Possible partners: Clinton Global Initiative, 350.org, Environmental Entrepreneurs (E2), CERES, BSR, CleanEdge, other sustainable and diverse business and community organizations.

NOTES:

Here’s an example of a diversified energy CEO moving in the right direection: David Crane, CEO of NRG: Here’s how the energy industry will reinvent itself:

And make no mistake about our children. They will hold all of us accountable — true believers and climate deniers alike. The day is coming when our children sit us down in our dotage, look us straight in the eye, with an acute sense of betrayal and disappointment in theirs, and whisper to us, “You knew — and you didn’t do anything about it. Why?” And for a long time, our string of excuses has run something like this: “We didn’t have the technology. … It would have been ruinously expensive. … The government didn’t make us do it. …”

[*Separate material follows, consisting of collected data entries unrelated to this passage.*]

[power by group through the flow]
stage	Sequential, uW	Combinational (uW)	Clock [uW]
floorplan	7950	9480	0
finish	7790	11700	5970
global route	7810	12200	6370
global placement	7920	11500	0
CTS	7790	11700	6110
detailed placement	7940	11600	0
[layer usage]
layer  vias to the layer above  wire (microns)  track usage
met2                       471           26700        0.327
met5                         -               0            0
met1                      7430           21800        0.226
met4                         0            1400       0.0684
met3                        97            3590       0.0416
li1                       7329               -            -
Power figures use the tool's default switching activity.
<file path="config.mk">
export PLATFORM = sky130hd
export DESIGN_NAME = shifter_iterative_flat
export DESIGN_NICKNAME = d
export VERILOG_FILES = /design/src/rtl/shifter_iterative_if.sv /design/src/rtl/shifter_iterative.sv /design/src/flat_wrapper.sv
export SDC_FILE = /design/constraint.sdc
export NUM_CORES = 1
export LEC_CHECK = 0
export BUFFER_PORTS_ARGS = -buffer_cell sky130_fd_sc_hd__buf_4
export CORE_MARGIN = 1.5
export CORE_UTILIZATION = 59
export CTS_BUF_LIST = sky130_fd_sc_hd__clkbuf_4 sky130_fd_sc_hd__clkbuf_8 sky130_fd_sc_hd__clkbuf_16
export DETAILED_ROUTE_END_ITERATION = 12
export HOLD_SLACK_MARGIN = 0.02
export MAX_ROUTING_LAYER = met4
export PLACE_DENSITY = 0.83
export SYNTH_ARGS = -nofsm -noshare
export SYNTH_HDL_FRONTEND = slang
export SYNTH_SLANG_ARGS = --single-unit
</file>
<file path="constraint.sdc">
create_clock -name clk -period 2.8 [get_ports clk]
set_input_delay 0.14 -clock clk [delete_from_list [all_inputs] [get_ports clk]]
set_output_delay 0.14 -clock clk [all_outputs]
set_load 0.005 [all_outputs]
</file>
$ cat config.mk
export PLATFORM = sky130hd
export DESIGN_NAME = fifo_read_port
export DESIGN_NICKNAME = d
export VERILOG_FILES = /design/src/rtl/fifo_read_port.sv
export SDC_FILE = /design/constraint.sdc
export NUM_CORES = 1
export LEC_CHECK = 0
export ABC_AREA = 1
export BUFFER_PORTS_ARGS = -buffer_cell sky130_fd_sc_hd__buf_4
export CAP_MARGIN = 20
export CORE_MARGIN = 1
export CORE_UTILIZATION = 52
export DETAILED_ROUTE_END_ITERATION = 10
export PLACE_DENSITY = 0.78
export SLEW_MARGIN = 20
export SYNTH_ARGS = -nofsm -noshare
export SYNTH_HDL_FRONTEND = slang
export SYNTH_SLANG_ARGS = --single-unit
$ cat constraint.sdc
create_clock -name clk -period 1.8 [get_ports clk]
set_input_delay 0.09 -clock clk [delete_from_list [all_inputs] [get_ports clk]]
set_output_delay 0.09 -clock clk [all_outputs]
set_load 0.005 [all_outputs]
--- src/rtl/mips_pkg.sv ---
// Shared constants and types for the MIPS writeback path.
// wb_entry is the default writeback queue record: destination register and result value.
package mips_pkg;

    localparam int W          = 32;
    localparam int REG_ADDR_W = 5;
    localparam int WBQ_DEPTH  = 4;

    typedef struct packed {
        logic [REG_ADDR_W-1:0] addr;
        logic [W-1:0]          data;
    } wb_entry;

endpackage
File: config.mk
export PLATFORM = sky130hd
export DESIGN_NAME = wb_retire_queue_flat
export DESIGN_NICKNAME = d
export VERILOG_FILES = /design/src/rtl/wb_retire_queue_if.sv /design/src/rtl/wb_retire_queue.sv /design/src/flat_wrapper.sv
export SDC_FILE = /design/constraint.sdc
export NUM_CORES = 2
export LEC_CHECK = 0
export ABC_AREA = 1
export BUFFER_PORTS_ARGS = -buffer_cell sky130_fd_sc_hd__buf_2
export CAP_MARGIN = 20
export CELL_PAD_IN_SITES_DETAIL_PLACEMENT = 0
export CELL_PAD_IN_SITES_GLOBAL_PLACEMENT = 1
export CORE_MARGIN = 2
export CORE_UTILIZATION = 33
export CTS_BUF_LIST = sky130_fd_sc_hd__clkbuf_4
export DETAILED_ROUTE_END_ITERATION = 12
export PLACE_DENSITY_LB_ADDON = 0.1
export REMOVE_ABC_BUFFERS = 1
export SLEW_MARGIN = 10
export SYNTH_ARGS = -nofsm -noshare
export SYNTH_HDL_FRONTEND = slang
export SYNTH_SLANG_ARGS = --single-unit
File: constraint.sdc
create_clock -name CLK -period 4.6 [get_ports CLK]
set_clock_uncertainty 0.05 [all_clocks]
set_input_delay 0.46 -clock CLK [delete_from_list [all_inputs] [get_ports CLK]]
set_output_delay 0.46 -clock CLK [all_outputs]
set_load 0.02 [all_outputs]
File: src/rtl/wb_retire_queue_if.sv
// Result-bundle input and register-file write output bus of wb_retire_queue.
interface wb_retire_queue_if #(
    parameter int LANES  = 2,
    parameter int WPORTS = 1,
    parameter int DW     = 32,
    parameter int RW     = 5
);
    logic [LANES-1:0]     in_valid;
    logic [LANES*RW-1:0]  in_rd;
    logic [LANES*DW-1:0]  in_data;
    logic                 in_halt;
    logic                 stall;
    logic                 flush;
    logic                 in_ready;
    logic [WPORTS-1:0]    wen;
    logic [WPORTS*RW-1:0] wsel;
    logic [WPORTS*DW-1:0] wdat;

    modport master (
        output in_valid, in_rd, in_data, in_halt, stall, flush,
        input  in_ready, wen, wsel, wdat
    );

    modport slave (
        input  in_valid, in_rd, in_data, in_halt, stall, flush,
        output in_ready, wen, wsel, wdat
    );
endinterface

File: src/rtl/wb_retire_queue.sv
// In-order multi-lane writeback retire queue with pending-write forwarding.
// Optional macro WB_BYPASS_EN: bundles arriving at an empty queue that fit the write ports skip it.
module wb_retire_queue #(
    parameter int LANES  = 2,
    parameter int WPORTS = 1,
    parameter int DEPTH  = 8,
    parameter int DW     = 32,
    parameter int RW     = 5
) (
    input  logic                   CLK,
    input  logic                   RST,
    wb_retire_queue_if.slave       bus,
    input  logic [RW-1:0]          fwd_reg,
    output logic                   fwd_hit,
    output logic [DW-1:0]          fwd_data,
    output logic [$clog2(DEPTH):0] count,
    output logic                   halt_out
);
    localparam int AW = $clog2(DEPTH);
    localparam int CW = AW + 1;

    typedef struct packed {
        logic [RW-1:0] rd;
        logic [DW-1:0] data;
    } entry_t;
    typedef logic [WPORTS-1:0][RW-1:0] sel_t;
    typedef logic [WPORTS-1:0][DW-1:0] dat_t;

    entry_t            mem_q [DEPTH];
    entry_t            mem_d [DEPTH];
    logic [AW-1:0]     head_q, head_d, tail_q, tail_d;
    logic [CW-1:0]     count_q, count_d;
    logic              halt_pend_q, halt_pend_d, halt_q, halt_d;
    logic [WPORTS-1:0] wen_q, wen_d;
    sel_t              wsel_q, wsel_d;
    dat_t              wdat_q, wdat_d;

    logic              ready, accept, bypass;
    logic [LANES-1:0]  live;
    logic [CW-1:0]     slot [LANES];
    logic [CW-1:0]     nlive, enq, deq, ndrain;
    logic [WPORTS-1:0] grp_vld;

    // Within one write group only the youngest write to a given register may fire.
    function automatic logic [WPORTS-1:0] keep_youngest(input logic [WPORTS-1:0] vld, input sel_t rd);
        logic [WPORTS-1:0] keep;
        keep = vld;
        for (int p = 0; p < WPORTS; p++)
            for (int q = p + 1; q < WPORTS; q++)
                if (vld[q] && rd[q] == rd[p]) keep[p] = 1'b0;
        return keep;
    endfunction

    assign ready  = (CW'(DEPTH) - count_q) >= CW'(LANES);
    assign accept = ready && !bus.stall && !bus.flush;

    // NOTE: always_comb uses blocking '=' so each statement sees the value computed just above it.
    always_comb begin
        nlive = '0;
        for (int l = 0; l < LANES; l++) begin
            live[l] = bus.in_valid[l] && (bus.in_rd[l*RW +: RW] != '0);
            slot[l] = nlive;
            if (live[l]) nlive = nlive + CW'(1);
        end
    end

`ifdef WB_BYPASS_EN
    logic [WPORTS-1:0] byp_vld;
    sel_t              byp_rd;
    dat_t              byp_dat;

    assign bypass = accept && (count_q == '0) && (nlive <= CW'(WPORTS));

    always_comb begin
        byp_vld = '0;
        byp_rd  = '0;
        byp_dat = '0;
        for (int p = 0; p < WPORTS; p++)
            for (int l = 0; l < LANES; l++)
                if (live[l] && slot[l] == CW'(p)) begin
                    byp_vld[p] = 1'b1;
                    byp_rd[p]  = bus.in_rd[l*RW +: RW];
                    byp_dat[p] = bus.in_data[l*DW +: DW];
                end
    end

    assign bus.wen  = bypass ? keep_youngest(byp_vld, byp_rd) : wen_q;
    assign bus.wsel = bypass ? byp_rd  : wsel_q;
    assign bus.wdat = bypass ? byp_dat : wdat_q;
`else
    assign bypass   = 1'b0;
    assign bus.wen  = wen_q;
    assign bus.wsel = wsel_q;
    assign bus.wdat = wdat_q;
`endif

    // The write register holds the oldest min(count, WPORTS) entries; they retire at the edge they leave it.
    always_comb begin
        // NOTE: every signal gets a default before any conditional update, so no latch is inferred.
        deq     = (count_q < CW'(WPORTS)) ? count_q : CW'(WPORTS);
        enq     = (accept && !bypass) ? nlive : '0;
        head_d  = head_q + deq[AW-1:0];
        tail_d  = tail_q + enq[AW-1:0];
        count_d = count_q + enq - deq;
        mem_d   = mem_q;
        if (accept && !bypass)
            for (int l = 0; l < LANES; l++)
                if (live[l])
                    mem_d[tail_q + slot[l][AW-1:0]] = '{rd: bus.in_rd[l*RW +: RW], data: bus.in_data[l*DW +: DW]};

        ndrain  = (count_d < CW'(WPORTS)) ? count_d : CW'(WPORTS);
        grp_vld = '0;
        wsel_d  = '0;
        wdat_d  = '0;
        for (int p = 0; p < WPORTS; p++)
            if (CW'(p) < ndrain) begin
                grp_vld[p] = 1'b1;
                wsel_d[p]  = mem_d[head_d + AW'(p)].rd;
                wdat_d[p]  = mem_d[head_d + AW'(p)].data;
            end
        wen_d = keep_youngest(grp_vld, wsel_d);

        halt_pend_d = halt_pend_q || (accept && bus.in_halt);
        halt_d      = halt_q || (halt_pend_q && count_q == '0);
    end

    // Walk oldest to youngest so the youngest match overrides.
    always_comb begin
        fwd_hit  = 1'b0;
        fwd_data = '0;
        for (int i = 0; i < DEPTH; i++)
            if (CW'(i) < count_q && fwd_reg != '0 && mem_q[head_q + AW'(i)].rd == fwd_reg) begin
                fwd_hit  = 1'b1;
                fwd_data = mem_q[head_q + AW'(i)].data;
            end
    end

    // NOTE: state flops use non-blocking '<=' so every register samples pre-edge values.
    always_ff @(posedge CLK) begin
        if (RST) begin
            head_q      <= '0;
            tail_q      <= '0;
            count_q     <= '0;
            halt_pend_q <= 1'b0;
            halt_q      <= 1'b0;
            wen_q       <= '0;
            wsel_q      <= '0;
            wdat_q      <= '0;
        end else begin
            head_q      <= head_d;
            tail_q      <= tail_d;
            count_q     <= count_d;
            halt_pend_q <= halt_pend_d;
            halt_q      <= halt_d;
            wen_q       <= wen_d;
            wsel_q      <= wsel_d;
            wdat_q      <= wdat_d;
        end
    end

    // NOTE: queue storage has no reset; count_q alone decides which entries are live.
    always_ff @(posedge CLK) begin
        mem_q <= mem_d;
    end

    assign bus.in_ready = ready;
    assign count        = count_q;
    assign halt_out     = halt_q;
endmodule

File: src/flat_wrapper.sv
// flat-port wrapper written by rule: the top's interface ports become plain ports
module wb_retire_queue_flat 
#(
    parameter int LANES  = 2,
    parameter int WPORTS = 1,
    parameter int DEPTH  = 8,
    parameter int DW     = 32,
    parameter int RW     = 5
)
  (CLK, RST, fwd_reg, fwd_hit, fwd_data, count, halt_out, bus_in_valid, bus_in_rd, bus_in_data, bus_in_halt, bus_stall, bus_flush, bus_in_ready, bus_wen, bus_wsel, bus_wdat);
  wb_retire_queue_if #(.LANES(LANES), .WPORTS(WPORTS), .DW(DW), .RW(RW)) bus_i ();
  input  logic CLK;
  input  logic RST;
  input  logic [RW-1:0] fwd_reg;
  output logic fwd_hit;
  output logic [DW-1:0] fwd_data;
  output logic [$clog2(DEPTH):0] count;
  output logic halt_out;
  input wire logic [$bits(bus_i.in_valid)-1:0] bus_in_valid;
  input wire logic [$bits(bus_i.in_rd)-1:0] bus_in_rd;
  input wire logic [$bits(bus_i.in_data)-1:0] bus_in_data;
  input wire logic [$bits(bus_i.in_halt)-1:0] bus_in_halt;
  input wire logic [$bits(bus_i.stall)-1:0] bus_stall;
  input wire logic [$bits(bus_i.flush)-1:0] bus_flush;
  output wire logic [$bits(bus_i.in_ready)-1:0] bus_in_ready;
  output wire logic [$bits(bus_i.wen)-1:0] bus_wen;
  output wire logic [$bits(bus_i.wsel)-1:0] bus_wsel;
  output wire logic [$bits(bus_i.wdat)-1:0] bus_wdat;
  assign bus_i.in_valid = bus_in_valid;
  assign bus_i.in_rd = bus_in_rd;
  assign bus_i.in_data = bus_in_data;
  assign bus_i.in_halt = bus_in_halt;
  assign bus_i.stall = bus_stall;
  assign bus_i.flush = bus_flush;
  assign bus_in_ready = bus_i.in_ready;
  assign bus_wen = bus_i.wen;
  assign bus_wsel = bus_i.wsel;
  assign bus_wdat = bus_i.wdat;
  wb_retire_queue #(.LANES(LANES), .WPORTS(WPORTS), .DEPTH(DEPTH), .DW(DW), .RW(RW)) u_core (.CLK(CLK), .RST(RST), .bus(bus_i), .fwd_reg(fwd_reg), .fwd_hit(fwd_hit), .fwd_data(fwd_data), .count(count), .halt_out(halt_out));
endmodule
# == Yosys cells after proc, flatten, opt, wreduce, memory -nomap -nowiden ==
# Index checks and enable logic that the tools add are counted.
# totals
regBits,346
latchBits,0
ramBits,0
rom_bits,0
in_bits,86
out_inout_bits,77
n_memories,0
# classes
n_addsub,14
multipliers,0
div_mod_pow,0
magnitude_cmp,25
n_eq_ne,8
shift,0
muxes,59
n_bitwise,12
reduce_logical,33
# op_table
cell,n
296-bit two-way mux,4
37-bit binary-select mux with 3-bit select,9
37-bit two-way mux,20
296-bit bitwise mux,2
32-bit two-way mux,8
37-bit demux with 3-bit select,2
4-bit >= comparator (second input constant),11
3-bit NOT with 4-bit output,11
5-bit == test,8
1-bit logical AND,24
3-bit by 4-bit < comparator with 1-bit output (first input constant),4
4-bit by 1-bit < comparator with 1-bit output (second input constant),4
4-bit two-way mux,4
5-bit nonzero test,3
3-bit adder (second input constant),4
1-bit by 4-bit < comparator with 1-bit output (first input constant),3
1-bit two-way mux,10
3-bit adder,3
2-bit by 4-bit < comparator with 1-bit output (first input constant),2
3-bit by 2-bit adder with 3-bit output (second input constant),2
4-bit adder,1
4-bit by 2-bit >= comparator with 1-bit output (second input constant),1
4-bit logical NOT,1
4-bit subtractor,1
7 further kinds,9

# == Depth between registers and ports, before layout ==
# logic_depth
ltp_word,15
depth_mapped,28

# == Least setup slack after synthesis ==
# Ideal clock, no wire load.
# synth_timing
path_type,reg-to-reg
startpoint,"register u_core.count_q[0], in the netlist u_core.count[0]"
endpoint,register u_core.wdat_q (netlist bit u_core.bus.wdat[0])
setup_ps,64
arrival_ps,3807
required_ps,4486
slack_ps,679
stages_incl_launch_ff,25
path_buffers,5
path_cell_list,dfxtp_1 inv_1 ha_1 nor2_1 nor3_2 o211ai_2 nand2_2 inv_2 buf_4 buf_6 buf_2 nand2_1 ha_1 inv_1 nand2_1 ha_1 a21oi_1 o21ai_0 xnor2_1 inv_1 a41oi_1 clkbuf_1 clkbuf_1 nand2_1 nor2_1
# synth_between
elab_chain_len,12
# synth_rtl
item,line_no,rtl
from (decl),wb_retire_queue.sv:32,"logic [CW-1:0] count_q, count_d;"
from (signal assigned),wb_retire_queue.sv:152,count_q <= count_d;
4-bit subtractor (*),wb_retire_queue.sv:54,assign ready = (CW'(DEPTH) - count_q) >= CW'(LANES);
4-bit by 2-bit >= comparator with 1-bit output (*),wb_retire_queue.sv:54,
named net bus_in_ready,flat_wrapper.sv:25,output wire logic [$bits(bus_i.in_ready)-1:0] bus_in_ready;
1-bit logical AND (*) (2 in a row),wb_retire_queue.sv:55,assign accept = ready && !bus.stall && !bus.flush;
4-bit two-way mux,wb_retire_queue.sv:101,enq = (accept && !bypass) ? nlive : '0;
4-bit adder,wb_retire_queue.sv:104,count_d = count_q + enq - deq;
4-bit subtractor,wb_retire_queue.sv:104,
4-bit by 1-bit < comparator with 1-bit output,wb_retire_queue.sv:111,ndrain = (count_d < CW'(WPORTS)) ? count_d : CW'(WPORTS);
4-bit two-way mux,wb_retire_queue.sv:111,
1-bit by 4-bit < comparator with 1-bit output,wb_retire_queue.sv:116,if (CW'(p) < ndrain) begin
1-bit NOT (no line),-,
2-bit OR reduction (no line),-,
to (signal assigned),wb_retire_queue.sv:157,wdat_q <= wdat_d;
to (decl),wb_retire_queue.sv:36,"dat_t wdat_q, wdat_d;"
# Mark *: on every way through the listed nets, which the timed path passes. The rest lies on a longest branch. The select of a mux whose other input is x is not followed.
# A chain may end at the register's enable or synchronous reset.

# == Final worst setup path ==
# layout_timing
startpoint,register u_core.head_q[1]
endpoint,output port fwd_hit
# layout_between
elab_chain_len,14
# layout_rtl
item,line_no,rtl
from (decl),wb_retire_queue.sv:31,"logic [AW-1:0] head_q, head_d, tail_q, tail_d;"
from (signal assigned),wb_retire_queue.sv:141,head_q <= '0;
from (signal assigned),wb_retire_queue.sv:150,head_q <= head_d;
3-bit by 1-bit adder with 3-bit output / 3-bit NOT with 4-bit output (equally long branches),wb_retire_queue.sv:132,if (CW'(i) < count_q && fwd_reg != '0 && mem_q[head_q + AW'(i)].rd == fwd_reg) begin
3-bit NOT with 4-bit output (not written as such) / 37-bit binary-select mux with 3-bit select (equally long branches),wb_retire_queue.sv:132,
37-bit binary-select mux with 3-bit select / 37-bit two-way mux (equally long branches),wb_retire_queue.sv:132,
37-bit two-way mux (not written as such),wb_retire_queue.sv:132,
37-bit two-way mux (not written as such) / 5-bit == test (equally long branches),wb_retire_queue.sv:132,
5-bit == test / 1-bit logical AND (equally long branches),wb_retire_queue.sv:132,
1-bit logical AND / 1-bit two-way mux (equally long branches),wb_retire_queue.sv:132,
1-bit two-way mux (6 in a row),wb_retire_queue.sv:132,
1-bit two-way mux (*),wb_retire_queue.sv:132,
to (decl),flat_wrapper.sv:15,output logic fwd_hit;
# Every way passes the cells marked *; elsewhere a longest branch is shown, timed or not. The select of a mux whose other input is x is not followed.

==> results.ini <==
[run_status]
status = finished clean

[global_routing]
antenna_violations_before_repair = 5
wire_length_of_the_first_global_routing_pass_microns = 248000
track_usage_pct = 31.5
overflow = 0
via_count_of_the_first_global_routing_pass = 38600
grt_max_degree = 151

[layout]
finish.utilization_pct = 39.3
layout.filler_cells = 11400
layout_cell_share_with_drive_strength_beyond_1_pct = 11.5
synthToLayoutAreaGrowth_pct = 18.5
finish.net_count = 6356
final_cell_area_sq_um = 39800

[timing]
hold_viol_final = 0
timing.setup.tns_ps = 0
setup_viol = 0
period_needed_ps = 4570
rsz0062_at_grt = true
post-route-worst-setup-slack_ps = 32.0
max_slew_margin_pct = 30.2
max_freq_mhz = 219
tightestPinTransition_ps = 1050
period_share_pct = 99.3
final-max-slew-violation-count = 0

[worst_hold_path]
worst_hold_path.num_cells = 5
worstHoldPathType = input pin to register
hold_path_startpoint = bus_in_data[11]
timing.hold.worst_endpoint = u_core.mem_q[11]$_DFF_P_

[setup_path]
timing.rr.end = u_core.bus.wdat[20]$_SDFF_PP0_
worstSetupStartpointType = register
crit_type = register to primary output
worst_reg_to_reg_setup_slack_ps = 420
crit_buf_inv = 7
path_max_fanout = 11
worst_r2r_path_depth = 16
critical-path-max-stage-delay_ps = 450
rr_startpoint = u_core.count[1]$_SDFF_PP0_
critical-path-slowest-cell = sky130_fd_sc_hd__dfxtp_4
worst-endpoint-required_ps = 4090
cp_data_arrival_time_ps = 4060
critical-path-top-delay-family = simple AND/OR/NAND/NOR gates
end_kind = primary output
crit_path_cell_trace = inv_8 > ha_4 > buf_4 > clkbuf_16 > nand3_1 > nand3_2 > nand3_1 > nand4_1 > buf_4 > nor2_4 > buf_12 > buf_12 > nor4_2 > nand3_2 > buf_2

[power]
comb_power_share_pct = 76.8
intPower_uw = 14800
seq_power_share_pct = 13.6
power_switching_share_pct = 59.9
power.switching_uw = 22100
p_leak_uw = 0.0195
total_power_uw = 36900
vdd_ir_drop_max_mv = 0.774
clkPwrFrac_pct = 9.6
powerDensity_nw_per_um2 = 927

[floorplanning]
num_io_pins = 163
coreArea_sq_um = 101000
placement_rows = 117
chip_height_microns = 323
die-area_sq_um = 104000
start_util_pct = 33.1
dieWidth_microns = 323

[clock_network]
tritoncts = yes
clockBufferDepth = 3
cts_max_level = 3
ctsRootBufferMaster = sky130_fd_sc_hd__clkbuf_4
cts_num_sinks = 346
reg_clk_slew_reported_paths_ps = 70
worstSkewPairLatency_ps = 1050
tritoncts.num_buffers = 114

[logic_synthesis]
leading_post_synthesis_cells_by_instance_count = sky130_fd_sc_hd__nand2_1, sky130_fd_sc_hd__nand3_1, sky130_fd_sc_hd__nor2_1
synth_seq_cells = 346
average_size_of_a_mapped_cell_sq_um = 5.42
synth-edff-count = 0
synth_top_cell_area_share_pct = 28.5
synth_most_common_cell = sky130_fd_sc_hd__nand2_1
async_reset_ff_share_pct = 0
synth_warnings = 0
synth-seq-area-share_pct = 20.6
postSynth.topFlopCell = sky130_fd_sc_hd__dfxtp_1
yosys.cell_types.count = 47
syn-instance-count = 6193
syn_area_sq_um = 33600
netlist.top_cell.by_area = sky130_fd_sc_hd__nand2_1
synth.top_cells.by_area = sky130_fd_sc_hd__nand2_1, sky130_fd_sc_hd__dfxtp_1, sky130_fd_sc_hd__o211ai_1

[routing]
routed_wl_microns = 175000
wl_per_cell_microns = 22.7
drt-pass1-iter-count = 7
detailedRoute.firstIterationViolations = 4602
viasPerCell = 5.57
drt_drc_violations_left = 0
via_count = 42900
postRouteAntennaNets = 0

[placement]
hpwlAfterDp_microns = 101000
place.port_buffers = 162
placement_stage_worst_setup_slack_ps = 436
gp_congestion = 0.894
postPlaceCellArea_sq_um = 35300

[flow_run]
timing.max_cap.violations = 0

-- cell type report --
cell class	count	area (sq um)	area share [%]
repair inverters	4	45.0	0.113
diodes	3	7.51	0.0189
repair buffers	473	4660	11.7
multi-input cells	5046	23900	60.0
inverters	268	1090	2.75
well taps	1368	1710	4.30
clock inverters	30	206	0.519
clock buffers	166	1250	3.13
flip-flops and latches	346	6940	17.4
-- worst register-to-register path: cells and delay by family, from the launching register on --
kind                       cells  cell delay, ps
buffers and inverters          5            2020
adders and majority gates      1             220
DFF                            1             500
and+or+nand+nor                7             680
AOI/OAI and AO/OA              3             640
-- per-stage QoR --
stage,hold slack (ps),std cells
detailed placement,393,7318
finish,82.7,7704
global placement,395,7318
global route,91.5,7704
floorplan,374,5658
CTS,0.566,7662
-- power by group through the flow --
stage	logic (uW)	registers, uW	clock network (uW)
2_1_floorplan	16200	5160	0
3_3_place_gp	24800	5050	0
3_5_place_dp	24800	5050	0
4_1_cts	26300	4980	3620
5_1_grt	31000	5130	3760
6_report	28300	5030	3540
-- timing repair --
item	CTS	global route
cloned	10	21
hold endpoints to repair	327	0
hold buffers	111	0
setup endpoints to repair	33	34
pin swaps	12	27
setup buffers	27	18
resized for setup	64	149
-- cell families (layout without fill, tap and decap cells) --
logic type / Yosys count / count (layout) / share of synthesized area (%)
AO/OA/AOI/OAI: 1186 / 1186 / 21.9
XOR/XNOR: 14 / 14 / 0.410
adder cells (fa/ha/maj): 17 / 17 / 0.678
buffers and inverters: 803 / 941 / 10.2
flip-flops: 346 / 346 / 20.6
multiplexers: 17 / 17 / 0.507
other: 1 / 4 / 0.0112
AND/OR/NAND/NOR: 3809 / 3811 / 45.6
-- layer usage --
| layer | up-vias | GRT usage, % | wire length [microns] |
|---|---|---|---|
| li1 | 20600 | - | - |
| met1 | 20100 | 43.5 | 78200 |
| met2 | 1818 | 50.5 | 77400 |
| met3 | 329 | 3.83 | 13800 |
| met4 | 4 | 10.3 | 5670 |
| met5 | - | 0 | 27 |
-- cell usage in the layout (no fill, tap or decap), types with 23 or more instances in the layout --
master / count
sky130_fd_sc_hd__a21oi_1: 103
sky130_fd_sc_hd__buf_12: 37
sky130_fd_sc_hd__buf_2: 139
sky130_fd_sc_hd__buf_4: 128
sky130_fd_sc_hd__clkbuf_4: 166
sky130_fd_sc_hd__clkinv_1: 23
sky130_fd_sc_hd__dfxtp_1: 343
sky130_fd_sc_hd__dlygate4sd3_1: 111
sky130_fd_sc_hd__inv_1: 248
sky130_fd_sc_hd__nand2_1: 2506
sky130_fd_sc_hd__nand2_2: 33
sky130_fd_sc_hd__nand3_1: 559
sky130_fd_sc_hd__nand3_2: 39
sky130_fd_sc_hd__nand4_1: 35
sky130_fd_sc_hd__nor2_1: 556
sky130_fd_sc_hd__o211ai_1: 550
sky130_fd_sc_hd__o21ai_0: 486
sky130_fd_sc_hd__o21ai_1: 33
sky130_fd_sc_hd__or2_2: 34
-- worst max-delay path by stage --
| stage | start | to | depth (start not counted) |
|---|---|---|---|
| after floorplan | u_core.head_q[0]$_SDFF_PP0_ | fwd_data[0] | 15 |
| after global placement | bus_in_rd[3] | u_core.bus.wdat[22]$_SDFF_PP0_ | 20 |
| after detailed placement | bus_in_rd[3] | u_core.bus.wdat[8]$_SDFF_PP0_ | 20 |
| after CTS | u_core.head_q[1]$_SDFF_PP0_ | fwd_data[18] | 17 |
| after global routing | u_core.head_q[1]$_SDFF_PP0_ | fwd_data[4] | 23 |
| final | u_core.head_q[1]$_SDFF_PP0_ | fwd_hit | 15 |
-- state kept, by name, summed over array words and instances (netlist names) --
register and count:
u_core.bus.wdat 32, u_core.bus.wen 1, u_core.bus.wsel 5, u_core.count 4, u_core.halt_out 1, u_core.halt_pend_q 1
u_core.head_q 3, u_core.mem_q 296, u_core.tail_q 3
(Power assumes the default switching activity.)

But now we have the technology — actually, the suite of technologies — and they are safe, reliable and affordable as well as sustainable….The time for action is now; we have run out of time for more excuses.

How Quickly an Industry Can Change: 1996: whistleblower Jeffrey Wiegand, VP of R&D at Brown & Williamson, appears on 60 Minutes to describe company efforts to increase nicotine in cigarette smoke. (He later founded Smoke-Free Kids and the film “The Insider” was based on his story.)

1996: Liggett & Myers CEO Bennet LeBow acknowledges that tobacco was addictive and caused cancer; the fifth largest U.S. tobacco company breaks the industry’s united front, settling 22 state lawsuits.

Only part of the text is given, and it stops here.